What are multi cycle paths?
By default, timing paths are single cycle long. Here is what it really means. In digital
circuits, memory elements like flip flops or latches, launch new data at the beginning
of the clock cycle.
During the clock cycle, the actual computation is performed
through the combinational logic and at the end of the clock cycle data is ready and is
captured by the next memory element at the rising edge of the next clock cycle, which
is the same as ending of the current clock cycle.
Following figure illustrates this.
As shown in the figure, the launching flop keeps generating new set of data at the
output pin Q of the launch flop with every rising edge of the clock cycle. Similarly
capture flop keeps sampling input data every rising edge of the clock cycle.
As you can see in the figure the data launched on rising edge ‘1’ (in red) is supposed to be
captured by capture edge ‘1’ (in blue). Similarly capture edge ‘2’ corresponds to
launch edge ‘2’ and so on.
This is called a single cycle timing path.
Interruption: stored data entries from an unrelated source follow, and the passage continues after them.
**config.mk**
```make
export PLATFORM = sky130hd
export DESIGN_NAME = chunked_serial_adder
export DESIGN_NICKNAME = d
export VERILOG_FILES = /design/src/rtl/adder_pkg.sv /design/src/rtl/chunk_adder.sv /design/src/rtl/chunked_serial_adder.sv
export SDC_FILE = /design/constraint.sdc
export NUM_CORES = 1
export LEC_CHECK = 0
export ABC_AREA = 1
export ABC_CLOCK_PERIOD_IN_PS = 6800
export CAP_MARGIN = 20
export CORE_UTILIZATION = 40
export CTS_CLUSTER_DIAMETER = 40
export DETAILED_ROUTE_END_ITERATION = 7
export PLACE_DENSITY = 0.66
export SLEW_MARGIN = 10
export SYNTH_ARGS = -nofsm -noshare
export SYNTH_HDL_FRONTEND = slang
export SYNTH_HIERARCHICAL = 1
export SYNTH_SLANG_ARGS = --single-unit
```
**constraint.sdc**
```tcl
create_clock -name clk -period 6.8 [get_ports clk]
set_input_delay 1.7 -clock clk [delete_from_list [all_inputs] [get_ports clk]]
set_output_delay 1.7 -clock clk [all_outputs]
set_load 0.03 [all_outputs]
```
There is one clock cycle from the launch of the data to the capture of the data. By default, timing tools assume this to be the circuit behavior. Timing tools will perform a setup check with respect to a capture clock edge, which is one clock cycle after the launch clock edge.
But this may not be the case every time. Many times what happens is that the
combinational delay from the launch flop to the capture flop is more than one clock
cycle.
In such cases, one cannot keep launching data at the beginning of every clock cycle and hope to capture correct data at the end of every clock cycle. In such cases data launched at the beginning of a clock cycle will just not reach the capture edge at the end of clock cycle.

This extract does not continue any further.